L’esperienza delle associazioni antiracket che Tano Grasso  fa nascere in giro per l’Italia, risponde a 
questi criteri. E il cardinale Giordano, uomo di grande esperienza, avrebbe  invece fatto bene a consigliare gli altri 
preti a lanciare lo stesso  messaggio di 
don Luigi Merola, a parlare allo stesso modo, a chiedere ai cittadini di 
ribellarsi alla camorra, perché con i seminatori di morte, con quelli che 
esercitano la sopraffazione e la violenza come comportamento quotidiano, non ci 
si può convivere. 
Don 
Luigi Ciotti: “Il coraggio della denuncia è annunzio di 
salvezza”.
Ma se c'è una chiesa 
che sceglie il silenzio, c'è un'altra Chiesa che parla, alza la voce e invita a 
ribellarsi. Padre Alex Zanotelli e don Luigi Ciotti, sono ancora loro, in prima 
fila, ad alzare la voce, ad assumere il ruolo di quella chiesa profetica che sa 
costruire le coscienze.

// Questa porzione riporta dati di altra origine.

### src/rtl/id_ex_stage.sv
// id_ex_stage: ID/EX pipeline register with operand select, EX/MEM and MEM/WB forwarding and load-use bubble.
// EX_FORWARD_EN builds the forwarding muxes, hold-refresh and load-use stall; without it operands come straight from the register.
module id_ex_stage #(
    parameter int DATA_WIDTH     = 32,
    parameter int ALU_OP_WIDTH   = 10,
    parameter int REG_ADDR_WIDTH = 5
) (
    input  logic                      clk,
    input  logic                      rst,
    input  logic                      id_valid,
    output logic                      id_ready,
    input  logic [DATA_WIDTH-1:0]     id_pc,
    input  logic [DATA_WIDTH-1:0]     id_rs1_data,
    input  logic [DATA_WIDTH-1:0]     id_rs2_data,
    input  logic [DATA_WIDTH-1:0]     id_imm,
    input  logic [REG_ADDR_WIDTH-1:0] id_rs1_addr,
    input  logic [REG_ADDR_WIDTH-1:0] id_rs2_addr,
    input  logic [REG_ADDR_WIDTH-1:0] id_rd_addr,
    input  logic                      id_rd_we,
    input  logic                      id_is_load,
    input  logic                      id_src1_pc,
    input  logic                      id_src2_imm,
    input  logic [ALU_OP_WIDTH-1:0]   id_alu_op,
    input  logic                      flush,
    output logic                      ex_valid,
    input  logic                      ex_ready,
    output logic [DATA_WIDTH-1:0]     alu_src_1,
    output logic [DATA_WIDTH-1:0]     alu_src_2,
    output logic [ALU_OP_WIDTH-1:0]   operation,
    output logic [DATA_WIDTH-1:0]     ex_rs2_data,
    output logic [REG_ADDR_WIDTH-1:0] ex_rd_addr,
    output logic                      ex_rd_we,
    output logic                      ex_is_load,
    input  logic                      mem_fwd_we,
    input  logic                      mem_fwd_is_load,
    input  logic [REG_ADDR_WIDTH-1:0] mem_fwd_rd,
    input  logic [DATA_WIDTH-1:0]     mem_fwd_data,
    input  logic                      wb_fwd_we,
    input  logic [REG_ADDR_WIDTH-1:0] wb_fwd_rd,
    input  logic [DATA_WIDTH-1:0]     wb_fwd_data
);
    logic                      valid_q;
    logic [DATA_WIDTH-1:0]     pc_q, rs1_q, rs2_q, imm_q;
    logic [REG_ADDR_WIDTH-1:0] rs1_addr_q, rs2_addr_q, rd_addr_q;
    logic                      rd_we_q, is_load_q, src1_pc_q, src2_imm_q;
    logic [ALU_OP_WIDTH-1:0]   op_q;
    logic [DATA_WIDTH-1:0]     fwd_rs1, fwd_rs2;
    logic                      lu_stall;

`ifdef EX_FORWARD_EN
    logic mem_hit1, mem_hit2, wb_hit1, wb_hit2;
    always_comb begin
        mem_hit1 = mem_fwd_we && mem_fwd_rd == rs1_addr_q && rs1_addr_q != '0;
        mem_hit2 = mem_fwd_we && mem_fwd_rd == rs2_addr_q && rs2_addr_q != '0;
        wb_hit1  = wb_fwd_we && wb_fwd_rd == rs1_addr_q && rs1_addr_q != '0;
        wb_hit2  = wb_fwd_we && wb_fwd_rd == rs2_addr_q && rs2_addr_q != '0;
        fwd_rs1  = mem_hit1 ? mem_fwd_data : wb_hit1 ? wb_fwd_data : rs1_q;
        fwd_rs2  = mem_hit2 ? mem_fwd_data : wb_hit2 ? wb_fwd_data : rs2_q;
        lu_stall = valid_q && mem_fwd_we && mem_fwd_is_load && mem_fwd_rd != '0 &&
                   ((!src1_pc_q && mem_fwd_rd == rs1_addr_q) || mem_fwd_rd == rs2_addr_q);
    end
`else
    logic unused_fwd;
    assign unused_fwd = ^{mem_fwd_we, mem_fwd_is_load, mem_fwd_rd, mem_fwd_data,
                          wb_fwd_we, wb_fwd_rd, wb_fwd_data, rs1_addr_q, rs2_addr_q};
    assign fwd_rs1  = rs1_q;
    assign fwd_rs2  = rs2_q;
    assign lu_stall = 1'b0;
`endif

    assign ex_valid    = valid_q && !lu_stall;
    assign operation   = ex_valid ? op_q : '0;
    assign alu_src_1   = src1_pc_q ? pc_q : fwd_rs1;
    assign alu_src_2   = src2_imm_q ? imm_q : fwd_rs2;
    assign ex_rs2_data = fwd_rs2;
    assign ex_rd_addr  = rd_addr_q;
    assign ex_rd_we    = rd_we_q;
    assign ex_is_load  = is_load_q;
    assign id_ready    = !valid_q || (ex_ready && !lu_stall);

    always_ff @(posedge clk or posedge rst) begin
        if (rst) begin
            valid_q    <= 1'b0;
            pc_q       <= '0;
            rs1_q      <= '0;
            rs2_q      <= '0;
            imm_q      <= '0;
            rs1_addr_q <= '0;
            rs2_addr_q <= '0;
            rd_addr_q  <= '0;
            rd_we_q    <= 1'b0;
            is_load_q  <= 1'b0;
            src1_pc_q  <= 1'b0;
            src2_imm_q <= 1'b0;
            op_q       <= '0;
        end else if (flush) begin
            valid_q <= 1'b0;
        end else if (id_valid && id_ready) begin
            valid_q    <= 1'b1;
            pc_q       <= id_pc;
            rs1_q      <= id_rs1_data;
            rs2_q      <= id_rs2_data;
            imm_q      <= id_imm;
            rs1_addr_q <= id_rs1_addr;
            rs2_addr_q <= id_rs2_addr;
            rd_addr_q  <= id_rd_addr;
            rd_we_q    <= id_rd_we;
            is_load_q  <= id_is_load;
            src1_pc_q  <= id_src1_pc;
            src2_imm_q <= id_src2_imm;
            op_q       <= id_alu_op;
        end else if (ex_valid && ex_ready) begin
            valid_q <= 1'b0;
        end else begin
            // refresh held operands so a producer retiring during a stall is kept
            rs1_q <= fwd_rs1;
            rs2_q <= fwd_rs2;
        end
    end
endmodule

Prima dell’inizio della fiaccolata, dopo le canzoni 
della cantautrice per la pace, Agnese Ginocchio,  è padre Alex Zanotelli che invita a lottare 
contro “le camorre del mondo”. Alla fine della manifestazione toccherà a don 
Luigi Ciotti, in arrivo da Roma dalla manifestazione per la liberazione degli 
ostaggi italiani in Iraq, a scaldare i cuori della gente infreddolita sotto la 
pioggia. “La libertà di tutti si gioca sul terreno dei diritti sociali. Non 
potremo liberare gli ostaggi in Iraq se non liberiamo l’Italia dalla mafia e 
dalla camorra. Questo ci chiede Annalisa. Il coraggio della denuncia è annuncio 
di salvezza: che i camorristi sappiano tutto questo”. Parole che lasciano 
intravedere anche una polemica a distanza col cardinale di Napoli che chiede il 
silenzio ai suoi preti. Ma la parola ha la sua forza, come ben sapeva anche don 
Giuseppe Diana, un altro prete che ha pagato con la vita la scelta di non 
tacere. Don diana affermava:  “La Chiesa ha tra le mani uno strumento 
che Dio le ha consegnato: il Vangelo. E' proprio in nome di questo "lieto 
annuncio", questa parola di Dio - spada a doppio taglio - che noi dobbiamo 
"fendere" la gente per  metterla in crisi.” 
L’appello di 
“Loigino” Giuliano l’ex padrino di Forcella
Nei giorni 
immediatamente dopo la morte di Annalisa Durante, arriva, non richiesto, 
l’appello dell’ex boss del rione Forcella, Loigino Giuliano, che da due anni ha 
deciso di collaborare la giustizia. «Non fate in modo di essere ancora 
schiavizzati, vi invito ad andare avanti sino in fondo per battervi contro chi 
semina paura. Denunziate a voce alta chi vi fa ancora del male. Che fosse un 
Giuliano, un Misso o un Mazzarella, chiunque è responsabile della morte di 
quell’angelo di nome Annalisa». Quattro pagine scritte a stampatello e 
consegnate ai giudici della settima sezione del Tribunale, dove affiora la 
commozione e lo sdegno per l’uccisione di Annalisa. Loigino chiede alla gente di 
Forcella di denunciare i responsabili della morte della ragazza, pur sapendo che 
è coinvolto un suo nipote in questa vicenda, Salvatore, detto "ò 
montone", accusato di aver essersi fatto scudo col corpo della 
ragazza per salvarsi da una spedizione di morte di alcuni sicari arrivati a 
bordo di un motorino. Una “spedizione punitiva” del quartiere aveva tentato di 
farsi giustizia  immediatamente, 
picchiando la mamma di Salvatore Giuliano e inondando la sua casa di acqua, non 
prima di averla distrutta a colpi di bastone. «Vi esorto a dirlo - scrive 
Giuliano - senza coprire nessuno. Se davvero volete bene a quel fiore spezzato 
dalla brutalità di chi ha sparato e che ha spento per sempre quel sorriso, 
andate avanti e assieme alle istituzioni fate in modo da difendere don Luigi 
Merola, parroco del vostro quartiere, sostenendolo con tutte le vostre forze. 
Nessuno può mandare via don Luigi Merola dalla casa di Dio». Poi si rivolge al 
papà di Annalisa: «A te, caro Giannino, esprimo solidarietà dal più profondo del 
cuore, non arrenderti mai, anche se fosse un tuo fratello non permettere che a 
Forcella entri più anche un solo camorrista». Quindi l’appello ai «figli di 
Forcella e di Napoli: «Annalisa dal cielo vi sarà vicino e vi darà una mano in 
questa vostra lotta. Il nuovo Luigi Giuliano vorrebbe starvi accanto e in prima 
linea a battermi assieme a voi per il trionfo della giustizia e la legalità: 
cosa che mi è impossibile, ma il mio cuore è con voi».